The change in plans comes as e-commerce companies like Overstock.com, Wayfair, and Amazon pursue growing online furniture sales, leaving Ikea trailing the pack when it comes to online sales investments.
The online household furniture industry’s growth outpaced the traditional furniture store industry, with revenues increasing over 40% from 2013 to 2018, Claire O’Connor, an analyst at IBISWorld, told BuzzFeed News. Traditional furniture store industry revenue growth was around 17% during the same period, which includes Ikea. Ikea reported a 7% increase in total sales between 2015 and 2016.
“As the world has become more digitized, consumers are more comfortable with purchasing furniture online,” she said. “While stores will likely never disappear, furniture stores, like Ikea, will continue to invest in their online business in order to compete in the growing online marketplace.”
Tom Forte, a research analyst with D.A. Davidson, told BuzzFeed News that Ikea is pivoting at a crucial moment in the online furniture market, considering Amazon has trained consumers to expect shipments in two days and few shoppers stick with a single furniture brand.
“There is no real dominant player in furniture,” he said. “In these categories the consumer thinks of an e-commerce company very quickly, but there are not many brands that are commanding loyalty.
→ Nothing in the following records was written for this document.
**src/rtl/lsu_pkg.sv**
```systemverilog
// Shared definitions for the load/store unit: funct3 codes, FSM state encoding,
// and the access-legality check applied to every request at accept time.
// Purely declarative; no ports, no latency, no backpressure.
package lsu_pkg;

    localparam logic [2:0] F3_B  = 3'b000;
    localparam logic [2:0] F3_H  = 3'b001;
    localparam logic [2:0] F3_W  = 3'b010;
    localparam logic [2:0] F3_BU = 3'b100;
    localparam logic [2:0] F3_HU = 3'b101;

    typedef enum logic [2:0] {
        S_IDLE,
        S_LD_WAIT,
        S_RMW_WAIT,
        S_RMW_WR,
        S_RESP
    } state_t;

    // Misalignment, reserved funct3 codes, and stores using an unsigned-load code.
    function automatic logic access_err(input logic we, input logic [2:0] funct3,
                                        input logic [1:0] ofs);
        logic err;
        err = 1'b0;
        case (funct3)
            F3_B:    err = 1'b0;
            F3_H:    err = ofs[0];
            F3_W:    err = (ofs != 2'b00);
            F3_BU:   err = we;
            F3_HU:   err = we | ofs[0];
            default: err = 1'b1;
        endcase
        return err;
    endfunction

endpackage

```
**src/rtl/lsu_if.sv**
```systemverilog
// Bundle of the CPU request/response handshake and the data-memory port.
// slave: the load/store unit; master: the CPU pipeline plus data memory.
// req_valid/req_ready handshake; responses and memory writes are never stalled.
interface lsu_if;
    logic        req_valid;
    logic        req_ready;
    logic        req_we;
    logic [2:0]  req_funct3;
    logic [31:0] req_addr;
    logic [31:0] req_wdata;
    logic        resp_valid;
    logic [31:0] resp_rdata;
    logic        resp_err;
    logic        mem_write_en;
    logic [31:0] mem_addr;
    logic [31:0] mem_write_data;
    logic [31:0] mem_read_data;

    modport slave (
        input  req_valid, req_we, req_funct3, req_addr, req_wdata, mem_read_data,
        output req_ready, resp_valid, resp_rdata, resp_err,
               mem_write_en, mem_addr, mem_write_data
    );

    modport master (
        output req_valid, req_we, req_funct3, req_addr, req_wdata, mem_read_data,
        input  req_ready, resp_valid, resp_rdata, resp_err,
               mem_write_en, mem_addr, mem_write_data
    );
endinterface

```
**src/rtl/lsu_align.sv**
```systemverilog
// Byte/half lane extraction with sign/zero extension, and sub-word store merge.
// Purely combinational, zero latency; no handshake, no backpressure.
// Ports: word (memory word), lane (byte offset), funct3, wdata -> ld_data, st_word.
module lsu_align
    import lsu_pkg::*;
(
    input  logic [31:0] word,
    input  logic [1:0]  lane,
    input  logic [2:0]  funct3,
    input  logic [31:0] wdata,
    output logic [31:0] ld_data,
    output logic [31:0] st_word
);

    logic [7:0]  byte_sel;
    logic [15:0] half_sel;

    assign byte_sel = word[{lane, 3'b000} +: 8];
    assign half_sel = lane[1] ? word[31:16] : word[15:0];

    always_comb begin
        ld_data = word;
        case (funct3)
            F3_B:    ld_data = {{24{byte_sel[7]}}, byte_sel};
            F3_BU:   ld_data = {24'h0, byte_sel};
            F3_H:    ld_data = {{16{half_sel[15]}}, half_sel};
            F3_HU:   ld_data = {16'h0, half_sel};
            default: ld_data = word;
        endcase
    end

    always_comb begin
        st_word = word;
        case (funct3)
            F3_B: st_word[{lane, 3'b000} +: 8] = wdata[7:0];
            F3_H: begin
                if (lane[1]) st_word[31:16] = wdata[15:0];
                else         st_word[15:0]  = wdata[15:0];
            end
            default: st_word = wdata;
        endcase
    end

endmodule

```
**src/rtl/lsu_ctrl.sv**
```systemverilog
// Load/store initiator on a single-port word memory (registered read, RMW for SB/SH).
// Latency after accept: SW/errors 1 cycle, loads 2, SB/SH 3; one request in flight.
// req_ready only in IDLE; resp_valid is a one-cycle pulse the CPU always takes.
// Ports: clk, rst (sync, active-high), bus (lsu_if.slave).
// Build option: LSU_RANGE_CHK_EN flags addresses beyond the 4*2^ADDR_W byte window.
module lsu_ctrl
    import lsu_pkg::*;
#(
    parameter int ADDR_W = 12,
    parameter int XLEN   = 32
) (
    input  logic   clk,
    input  logic   rst,
    lsu_if.slave   bus
);

    state_t            state, state_nxt;
    logic [ADDR_W-1:0] hold_widx;
    logic [1:0]        hold_lane;
    logic [2:0]        hold_f3;
    logic [XLEN-1:0]   hold_wdata;   // store data, replaced by the merged word in RMW
    logic [XLEN-1:0]   rdata_q;
    logic              err_q;
    logic [ADDR_W-1:0] widx;
    logic [XLEN-1:0]   ld_data;
    logic [XLEN-1:0]   st_word;
    logic              accept;
    logic              req_err;

    assign accept = bus.req_valid && (state == S_IDLE);

`ifdef LSU_RANGE_CHK_EN
    assign req_err = access_err(bus.req_we, bus.req_funct3, bus.req_addr[1:0])
                   || (bus.req_addr[31:ADDR_W+2] != '0);
`else
    // High address bits are dropped, so accesses wrap around the memory.
    assign req_err = access_err(bus.req_we, bus.req_funct3, bus.req_addr[1:0]);
    logic unused_addr_hi;
    assign unused_addr_hi = ^bus.req_addr[31:ADDR_W+2];
`endif

    lsu_align u_align (
        .word    (bus.mem_read_data),
        .lane    (hold_lane),
        .funct3  (hold_f3),
        .wdata   (hold_wdata),
        .ld_data (ld_data),
        .st_word (st_word)
    );

    always_ff @(posedge clk) begin
        if (rst) state <= S_IDLE;
        else     state <= state_nxt;
    end

    always_comb begin
        state_nxt          = state;
        bus.req_ready      = 1'b0;
        bus.resp_valid     = 1'b0;
        bus.mem_write_en   = 1'b0;
        widx               = hold_widx;
        bus.mem_write_data = hold_wdata;
        case (state)
            S_IDLE: begin
                // The memory sees the live request so SW and the RMW read start at accept.
                bus.req_ready      = 1'b1;
                widx               = bus.req_addr[ADDR_W+1:2];
                bus.mem_write_data = bus.req_wdata;
                if (accept) begin
                    if (req_err) begin
                        state_nxt = S_RESP;
                    end else if (!bus.req_we) begin
                        state_nxt = S_LD_WAIT;
                    end else if (bus.req_funct3 == F3_W) begin
                        bus.mem_write_en = 1'b1;
                        state_nxt        = S_RESP;
                    end else begin
                        state_nxt = S_RMW_WAIT;
                    end
                end
            end
            S_LD_WAIT:  state_nxt = S_RESP;
            S_RMW_WAIT: state_nxt = S_RMW_WR;
            S_RMW_WR: begin
                bus.mem_write_en = 1'b1;
                state_nxt        = S_RESP;
            end
            S_RESP: begin
                bus.resp_valid = 1'b1;
                state_nxt      = S_IDLE;
            end
            default: state_nxt = S_IDLE;
        endcase
        // A reset landing on a write cycle must leave memory untouched.
        if (rst) bus.mem_write_en = 1'b0;
    end

    assign bus.mem_addr   = {{(XLEN-ADDR_W){1'b0}}, widx};
    assign bus.resp_rdata = rdata_q;
    assign bus.resp_err   = err_q;

    always_ff @(posedge clk) begin
        if (rst) begin
            hold_widx  <= '0;
            hold_lane  <= '0;
            hold_f3    <= '0;
            hold_wdata <= '0;
            rdata_q    <= '0;
            err_q      <= 1'b0;
        end else begin
            case (state)
                S_IDLE: begin
                    if (accept) begin
                        hold_widx  <= widx;
                        hold_lane  <= bus.req_addr[1:0];
                        hold_f3    <= bus.req_funct3;
                        hold_wdata <= bus.req_wdata;
                        if (state_nxt == S_RESP) begin
                            rdata_q <= '0;
                            err_q   <= req_err;
                        end
                    end
                end
                S_LD_WAIT: begin
                    rdata_q <= ld_data;
                    err_q   <= 1'b0;
                end
                S_RMW_WAIT: hold_wdata <= st_word;
                S_RMW_WR: begin
                    rdata_q <= '0;
                    err_q   <= 1'b0;
                end
                default: ;
            endcase
        end
    end

endmodule

```
**src/flat_wrapper.sv**
```systemverilog
// flat-port wrapper written by rule: the top's interface ports become plain ports
module lsu_ctrl_flat import lsu_pkg::*;
#(
    parameter int ADDR_W = 12,
    parameter int XLEN   = 32
)
  (clk, rst, bus_req_valid, bus_req_we, bus_req_funct3, bus_req_addr, bus_req_wdata, bus_mem_read_data, bus_req_ready, bus_resp_valid, bus_resp_rdata, bus_resp_err, bus_mem_write_en, bus_mem_addr, bus_mem_write_data);
  lsu_if bus_i ();
  input  logic clk;
  input  logic rst;
  input wire logic [$bits(bus_i.req_valid)-1:0] bus_req_valid;
  input wire logic [$bits(bus_i.req_we)-1:0] bus_req_we;
  input wire logic [$bits(bus_i.req_funct3)-1:0] bus_req_funct3;
  input wire logic [$bits(bus_i.req_addr)-1:0] bus_req_addr;
  input wire logic [$bits(bus_i.req_wdata)-1:0] bus_req_wdata;
  input wire logic [$bits(bus_i.mem_read_data)-1:0] bus_mem_read_data;
  output wire logic [$bits(bus_i.req_ready)-1:0] bus_req_ready;
  output wire logic [$bits(bus_i.resp_valid)-1:0] bus_resp_valid;
  output wire logic [$bits(bus_i.resp_rdata)-1:0] bus_resp_rdata;
  output wire logic [$bits(bus_i.resp_err)-1:0] bus_resp_err;
  output wire logic [$bits(bus_i.mem_write_en)-1:0] bus_mem_write_en;
  output wire logic [$bits(bus_i.mem_addr)-1:0] bus_mem_addr;
  output wire logic [$bits(bus_i.mem_write_data)-1:0] bus_mem_write_data;
  assign bus_i.req_valid = bus_req_valid;
  assign bus_i.req_we = bus_req_we;
  assign bus_i.req_funct3 = bus_req_funct3;
  assign bus_i.req_addr = bus_req_addr;
  assign bus_i.req_wdata = bus_req_wdata;
  assign bus_i.mem_read_data = bus_mem_read_data;
  assign bus_req_ready = bus_i.req_ready;
  assign bus_resp_valid = bus_i.resp_valid;
  assign bus_resp_rdata = bus_i.resp_rdata;
  assign bus_resp_err = bus_i.resp_err;
  assign bus_mem_write_en = bus_i.mem_write_en;
  assign bus_mem_addr = bus_i.mem_addr;
  assign bus_mem_write_data = bus_i.mem_write_data;
  lsu_ctrl #(.ADDR_W(ADDR_W), .XLEN(XLEN)) u_core (.clk(clk), .rst(rst), .bus(bus_i));
endmodule
```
Therefore, in this category, the consumer is willing to buy the product sight unseen and it’s a reason to see acceleration with online penetration.”
Ikea has been gradually putting more emphasis on online sales. It has rolled out new lower-priced shipping and delivery, TaskRabbit assembly to build its notoriously complicated furniture at shoppers’ homes, new financing options like a credit card, and Click & Collect, the company’s buy-online-pick-up-in-store program.
It’s also building two additional distribution and customer fulfillment centers in Staten Island, New York, and Joliet, Illinois, that are slated to be ready in the fall to process online orders.
Ikea's recent efforts to ramp up its online presence have proven successful, according to a March report from IBISWorld. Visits to its website reached 2.3 billion in 2017, compared to 936 million physical store visits the company reported that year. In 2015, the company reported 1.9 billion website visits and 884 million store visits.
“It does mean Ikea really is moving from its established model that has been proven to grow and where there aren’t as many players,” Neil Saunders, an analyst at GlobalData Retail, told BuzzFeed News. “In my opinion, they’re not abandoning stores; they might just build smaller outlets.”
The company is still scheduled to open stores in Norfolk, Virginia, and Live Oak, Texas, in 2019.